Finding the balance is treacherous. Somewhere between apathy-inducing sympathy and hypocritical heartlessness I have to believe lays the way to help people help themselves.
I have no delusions of grandeur. No belief that I have solutions to old and complex problems that a whole country and generations of people failed to think of on their own. So my public health work that is the job I undertake in various countries (including the USA) is not one I take with conceit or the expectation of changing the world right now.
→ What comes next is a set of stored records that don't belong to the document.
$ cat config.mk
export PLATFORM = sky130hd
export DESIGN_NAME = fifo_sync_param
export DESIGN_NICKNAME = d
export VERILOG_FILES = /design/src/rtl/fifo_pkg.sv /design/src/rtl/fifo_sync_param_mem.sv /design/src/rtl/fifo_sync_param.sv
export SDC_FILE = /design/constraint.sdc
export NUM_CORES = 1
export LEC_CHECK = 0
export BUFFER_PORTS_ARGS = -buffer_cell sky130_fd_sc_hd__buf_2
export CORE_UTILIZATION = 28
export DETAILED_ROUTE_END_ITERATION = 12
export PLACE_DENSITY_LB_ADDON = 0.05
export SLEW_MARGIN = 20
export SYNTH_ARGS = -nofsm -noshare
export SYNTH_HDL_FRONTEND = slang
export SYNTH_HIERARCHICAL = 1
export SYNTH_SLANG_ARGS = --single-unit
$ cat constraint.sdc
create_clock -name clk -period 5.42 [get_ports clk]
set_clock_uncertainty 0.05 [all_clocks]
set_input_delay 0.813 -clock clk [delete_from_list [all_inputs] [get_ports clk]]
set_output_delay 0.813 -clock clk [all_outputs]
set_load 0.005 [all_outputs]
Still, I find it difficult at times to navigate through the confusing waters of what I should do, what my expectations for others should be. So it is with the orphan support program I’m responsible for in my current job. I do not know what it is to live, parentless and income-less, in rural Uganda. I don’t know the nuances of finding food and shelter when the people who would generally be responsible for such things are unable to.
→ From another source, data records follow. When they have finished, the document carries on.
--- config.mk ---
export PLATFORM = sky130hd
export DESIGN_NAME = array_26_arbiter
export DESIGN_NICKNAME = d
export VERILOG_FILES = /design/src/rtl/array_26_arbiter.sv
export SDC_FILE = /design/constraint.sdc
export NUM_CORES = 1
export LEC_CHECK = 0
export BUFFER_PORTS_ARGS = -buffer_cell sky130_fd_sc_hd__buf_2
export CAP_MARGIN = 0
export CORE_AREA = 8 8 291 293
export CTS_BUF_LIST = sky130_fd_sc_hd__clkbuf_2
export DETAILED_ROUTE_END_ITERATION = 10
export DIE_AREA = 0 0 299 301
export PLACE_DENSITY = 0.3
export SYNTH_ARGS = -nofsm -noshare
export SYNTH_HDL_FRONTEND = slang
export SYNTH_SLANG_ARGS = --single-unit
--- constraint.sdc ---
create_clock -name clock -period 1.9 [get_ports clock]
set_input_delay 0.095 -clock clock [delete_from_list [all_inputs] [get_ports clock]]
set_output_delay 0.095 -clock clock [all_outputs]
set_load 0.02 [all_outputs]
--- src/rtl/array_26_arbiter.sv ---
// Front-end for the 4096 x 112 single-port array: zero-fill, then
// round-robin sharing of the RW port between requesters A and B.
module array_26_arbiter #(
  parameter int ADDR_W  = 12,
  parameter int LANES   = 16,
  parameter int LANE_W  = 7,
  parameter int INIT_EN = 1,
  localparam int DATA_W = LANES * LANE_W
) (
  input  logic              clock,
  input  logic              reset_n,
  input  logic              init_req,
  output logic              init_done,
  input  logic              a_valid,
  output logic              a_ready,
  input  logic              a_wmode,
  input  logic [ADDR_W-1:0] a_addr,
  input  logic [LANES-1:0]  a_wmask,
  input  logic [DATA_W-1:0] a_wdata,
  output logic              a_rvalid,
  output logic [DATA_W-1:0] a_rdata,
  input  logic              b_valid,
  output logic              b_ready,
  input  logic              b_wmode,
  input  logic [ADDR_W-1:0] b_addr,
  input  logic [LANES-1:0]  b_wmask,
  input  logic [DATA_W-1:0] b_wdata,
  output logic              b_rvalid,
  output logic [DATA_W-1:0] b_rdata,
  output logic              mem_en,
  output logic              mem_wmode,
  output logic [ADDR_W-1:0] mem_addr,
  output logic [LANES-1:0]  mem_wmask,
  output logic [DATA_W-1:0] mem_wdata,
  input  logic [DATA_W-1:0] mem_rdata
);

  typedef enum logic [1:0] {
    START,
    INIT,
    RUN
  } state_t;

  state_t            state;
  logic [ADDR_W-1:0] init_cnt;
  logic              rr_prio;
  logic              rd_owner_a;
  logic              rd_owner_b;

  logic in_init;
  logic can_gnt;
  logic gnt_a;
  logic gnt_b;

  assign in_init = (state == INIT);
  assign can_gnt = (state == RUN) && !init_req;

  // A wins unless B is also valid and B holds the priority
  assign gnt_a = can_gnt && a_valid &&
                 (!b_valid || !rr_prio);
  assign gnt_b = can_gnt && b_valid &&
                 (!a_valid || rr_prio);

  assign init_done = (state == RUN);
  assign a_ready   = gnt_a;
  assign b_ready   = gnt_b;
  assign a_rvalid  = rd_owner_a;
  assign b_rvalid  = rd_owner_b;
  assign a_rdata   = mem_rdata;
  assign b_rdata   = mem_rdata;

  always_comb begin
    mem_en    = 1'b0;
    mem_wmode = 1'b0;
    mem_addr  = '0;
    mem_wmask = '0;
    mem_wdata = '0;
    unique case (1'b1)
      in_init: begin
        mem_en    = 1'b1;
        mem_wmode = 1'b1;
        mem_addr  = init_cnt;
        mem_wmask = '1;
      end
      gnt_a: begin
        mem_en    = 1'b1;
        mem_wmode = a_wmode;
        mem_addr  = a_addr;
        mem_wmask = a_wmask;
        mem_wdata = a_wdata;
      end
      gnt_b: begin
        mem_en    = 1'b1;
        mem_wmode = b_wmode;
        mem_addr  = b_addr;
        mem_wmask = b_wmask;
        mem_wdata = b_wdata;
      end
      default: ;
    endcase
  end

  always_ff @(posedge clock or negedge reset_n) begin
    if (!reset_n) begin
      state      <= START;
      init_cnt   <= '0;
      rr_prio    <= 1'b0;
      rd_owner_a <= 1'b0;
      rd_owner_b <= 1'b0;
    end else begin
      unique case (state)
        START: begin
          init_cnt <= '0;
          state    <= (INIT_EN != 0) ? INIT : RUN;
        end
        INIT: begin
          init_cnt <= init_cnt + 1'b1;
          if (&init_cnt) state <= RUN;
        end
        RUN: begin
          if (init_req) state <= START;
        end
        default: state <= START;
      endcase
      if (gnt_a)      rr_prio <= 1'b1;
      else if (gnt_b) rr_prio <= 1'b0;
      rd_owner_a <= gnt_a && !a_wmode;
      rd_owner_b <= gnt_b && !b_wmode;
    end
  end

endmodule

==> impl_metrics.json <==
{
  "vias": 5111,
  "hold_path_class": "in -> reg",
  "final_cell_mix": "309 x buf_2, 119 x buf_6, 108 x a22o_1",
  "slew_headroom_pct": 67.3,
  "avgSynthCellArea_um2": 8.20,
  "max-cap-violations": 0,
  "syn_inst": 516,
  "synth_warnings": 0,
  "worstMarginPinSlew_ns": 0.490,
  "layout-drive-gt1-share_pct": 69.0,
  "grt_pass1_vias": 5442,
  "syn_area_mm2": 0.00423,
  "violations": "negative setup slack",
  "cts_tree": "done",
  "chipHeight_um": 301,
  "drc": 0,
  "path_delay_family": "simple AND/OR/NAND/NOR gates",
  "die-width_um": 299,
  "final_common_cell": "buf_2",
  "hold_slack_ns": 0.162,
  "crit_chain": "nor3b_4, nand3_2, clkinv_8, buf_12, clkbuf_16, or3_1, buf_6",
  "crit_path_end_kind": "output pin",
  "worstSetupPathType": "reg -> out",
  "min_period_over_period_pct": 116,
  "grt_max_degree": 56,
  "num_rows": 104,
  "drt-total-wl_um": 31900,
  "synth_ff_type": "dfrtp_1",
  "synth_edf_count": 0,
  "total_power_uw": 923,
  "critical_path.max_stage_delay_ns": 0.46,
  "dp.cells": 1757,
  "drt-pass1-iter-count": 4,
  "initial_core_util_pct": 5.30,
  "synth_cell_type_count": 33,
  "setup_viol": 144,
  "async_reset_ff_share_pct": 100,
  "htree_levels": 1,
  "critPathLaunchType": "flip-flop",
  "timing.final.ws_setup_ns": -0.310,
  "fp.dieArea_mm2": 0.0900,
  "synthToLayoutAreaGrowth_pct": 82.8,
  "fin_cells": 1813,
  "worst_path_max_delay_cell": "dfrtp_2",
  "ys_seq_elements": 17,
  "routabilityCongestion": 0.776,
  "grtUsageTotal_pct": 5.68,
  "nets": 1150,
  "synth_nets": 916,
  "fin_worst_skew_ns": 0.0137,
  "core_area_mm2": 0.0799,
  "worstReg2RegStart": "state[1]",
  "powerDensity_mw_per_mm2": 119,
  "p_leak_uw": 0.00348,
  "path_buf_inv": 4,
  "portBuffers": 433,
  "clk_latency_ns": 0.36,
  "cp_max_fo": 8,
  "slew_viol_final": 0,
  "hold_start": "b_valid",
  "wl_per_cell_um": 17.6,
  "dp_slack_ns": -0.142,
  "io_pins": 770,
  "finalCriticalPeriod_ns": 2.21,
  "cp.arrival_ns": 2.11,
  "r2r_slack_ns": 0.15,
  "path_clk_slew_ns": 0.24,
  "grt_pass1_wl_um": 37800,
  "status": "finished with violations",
  "drt_iter0_markers": 254,
  "dp_hpwl_um": 22300,
  "clockRootBuffer": "clkbuf_2",
  "hold_viol_final": 0,
  "rsz0062_at_grt": "yes",
  "antenna_found_initial": 12,
  "vias_per_cell": 2.82,
  "grt_overflow": 0,
  "cts_buffer_depth": 2,
  "max_freq_ghz": 0.453,
  "required_ns": 1.80,
  "timing.rr.end": "init_cnt[10]",
  "ir_drop_v": 0.000134,
  "rr_worst_depth": 5,
  "holdPathStages": 4,
  "ys_seq_area_share_pct": 10.1,
  "min_to": "b_rvalid",
  "ant_nets": 0,
  "cts_num_sinks": 17,
  "cts_made_buffers": 3
}
worst register-to-register path, delay by kind of cell, from the launching register on:
family	cells	cell delay, ns
DFF	1	0.46
AOI/OAI and AO/OA	1	0.47
buffers and inverters	3	0.51
and+or+nand+nor	1	0.22
state kept, by name (all words and copies together), names as in the netlist:
| signal | flops |
|---|---|
| b_rvalid | 1 |
| a_rvalid | 1 |
| init_cnt | 12 |
| state | 2 |
| rr_prio | 1 |
cells by family after synthesis:
group | count (synthesis) | synth area share (%)
AO/OA/AOI/OAI | 162 | 33.9
adder cells (fa/ha/maj) | 1 | 0.296
AND/OR/NAND/NOR | 63 | 7.80
flip-flops | 17 | 10.1
multiplexers | 3 | 0.709
buffers and inverters | 270 | 47.2
per-stage QoR:
stage	util (%)	TNS (ns)	cell area [um2]
detailed placement	7.40	-2.78	5910
floorplan	-	0	4230
finish	9.68	-30.84	7740
global route	9.67	-52.52	7730
CTS	8.98	-50.32	7170
global placement	7.40	-3.68	5910
synthesized netlist by cell type, drive strengths merged (2+ instances only):
cell type	n	area [um2]
and3	16	100
a221o	29	290
nand4	2	12.5
a22o	113	990
buf	260	1960
mux2i	3	30.0
nand2	19	71.3
inv	3	11.3
clkbuf	7	26.3
o311ai	7	61.3
nor2	7	26.3
o21ai	4	20.0
a31o	4	35.0
a21o	2	15.0
and2	2	12.5
dfrtp	17	425
nand3	9	45.0
timing repair:
item / CTS / global route
gates cloned: 11 / 12
hold endpoints to repair: 19 / 0
pin swaps: 51 / 13
hold buffers: 3 / 0
buffers inserted: 18 / 6
endpoints found under the setup margin: 144 / 144
gates resized for setup: 211 / 80
power breakdown:
part           switching, uW  internal [uW]  leakage (uW)
sequential                 0            363      0.000221
clock                    167           48.8     0.0000126
combinational            132            213       0.00324
total                    299            624       0.00348
worst max-delay path by stage:
stage	from	end	slack [ns]	cells past startpoint
floorplan	state[0]	mem_wdata[22]	0.36	5
global placement	state[0]	mem_wmask[14]	-0.17	6
detailed placement	state[1]	mem_wmask[13]	-0.14	6
CTS	state[0]	mem_wdata[106]	-0.40	8
global route	state[0]	mem_wdata[88]	-0.43	7
finish	state[1]	mem_en	-0.31	7
layer usage:
layer  vias up  share of wire [%]  track usage, %
li1       2167                  -               -
met1      2295                 34            5.50
met2       535                 48            9.96
met3       112                 13            3.28
met4         2                5.1            2.17
met5         -              0.031               0
cell type report:
type	count	area (um2)
Antenna cell	4	10.0
Clock buffer	3	15.0
Clock inverter	1	7.51
Fill cell	9249	72200
Inverter	3	27.5
Multi-Input combinational cell	230	1900
Sequential cell	17	428
Tap cell	1060	1330
Timing Repair Buffer	495	4020
Power figures use the tool's default switching activity.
It would be so simple to write a check. To dole out cash with little expectation from a student to help…because, how can they help? What do they have to contribute?
Only they do have resources. Not cash reserves or rich friends, but every culture, every person, has something to draw from that enables them to survive. And I can’t help but think that pretending those resources aren’t important or don’t exist, that people – even students – are helpless as they navigate through life, is counter-productive. It instead leads to a culture of entitlement simply because…a culture of apathy to its own progress and success.
I lived in rural South Africa from 1999-2001, not long after the elections. South Africa, with Mandela at the helm, was the world’s darling. Aid money coursed through the economy, often unchecked and seemingly with little oversight. As a result, when I approached the communities I lived and worked with, I was once met literally with, “what will you bring us?” there was no discussion of collaboration or mutual contributions. And when I told one of my schools (requesting computers despite the lack of electricity in the community…and for that matter potable water) that I had brought myself, the principal told me that he “would hate to have to report me to my boss for not doing my job.”
And so now I find myself flirting with the other side – or at least feeling as if I am. An attitude and expectation that students be held accountable for, be participants, in their own educations. Passing grades, contributions to the other materials that are necessary in schooling.
My colleague gently reminds me that many of these kids are alone in the world save for their siblings. Some are scrimping to help their sisters and brothers, are caretakers in a way that I can’t begin to imagine. And I am chastened. Humbled. Who am I to require anything more than their survival?
Only this program…any program…won’t be here forever…won’t help forever. Children grow up and sponsors fall away. Recessions linger and donations shrink. People must figure out a way to survive – to dare to thrive – in spite of the harrowing circumstances that are unfair but still their circumstances.
Sometimes it feels like I’m dancing with the “pull yourself up by your bootstraps” crowd; that wonderfully ignorant notion that people have that somehow they managed to get where they are purely by their own volition, their own determination and brilliance. Never mind their station in life, their social capital, their family history, a break, a fluke, an accident.
I am not so delusional. I know that where I am is squarely on the shoulders of a community of people that actually spans the globe and has been everything from steadfast contributor to flashes of influence.
But I also know that my organization is now part of these students’ community of influence. Contributing fees and support to an education that might otherwise be beyond reach. But community alone – like a person alone – can’t be everything. And so while I don’t want to pretend that the obstacles I’ve overcome in my life’s journey remotely reflect what these kids are forced to, they still have to overcome. They have to study and diversify their resources, think creatively for solutions, because it has to be done and no one can do it for them…even with a program designed to help and the best of intentions.
Tags: aid, socialcommentary, uganda, work
Preaching to the choir. I agree wholeheartedly with this entry’s sentiment – you have to live here to “get it.” Missing you and loving the blog. It is like therapy…but free!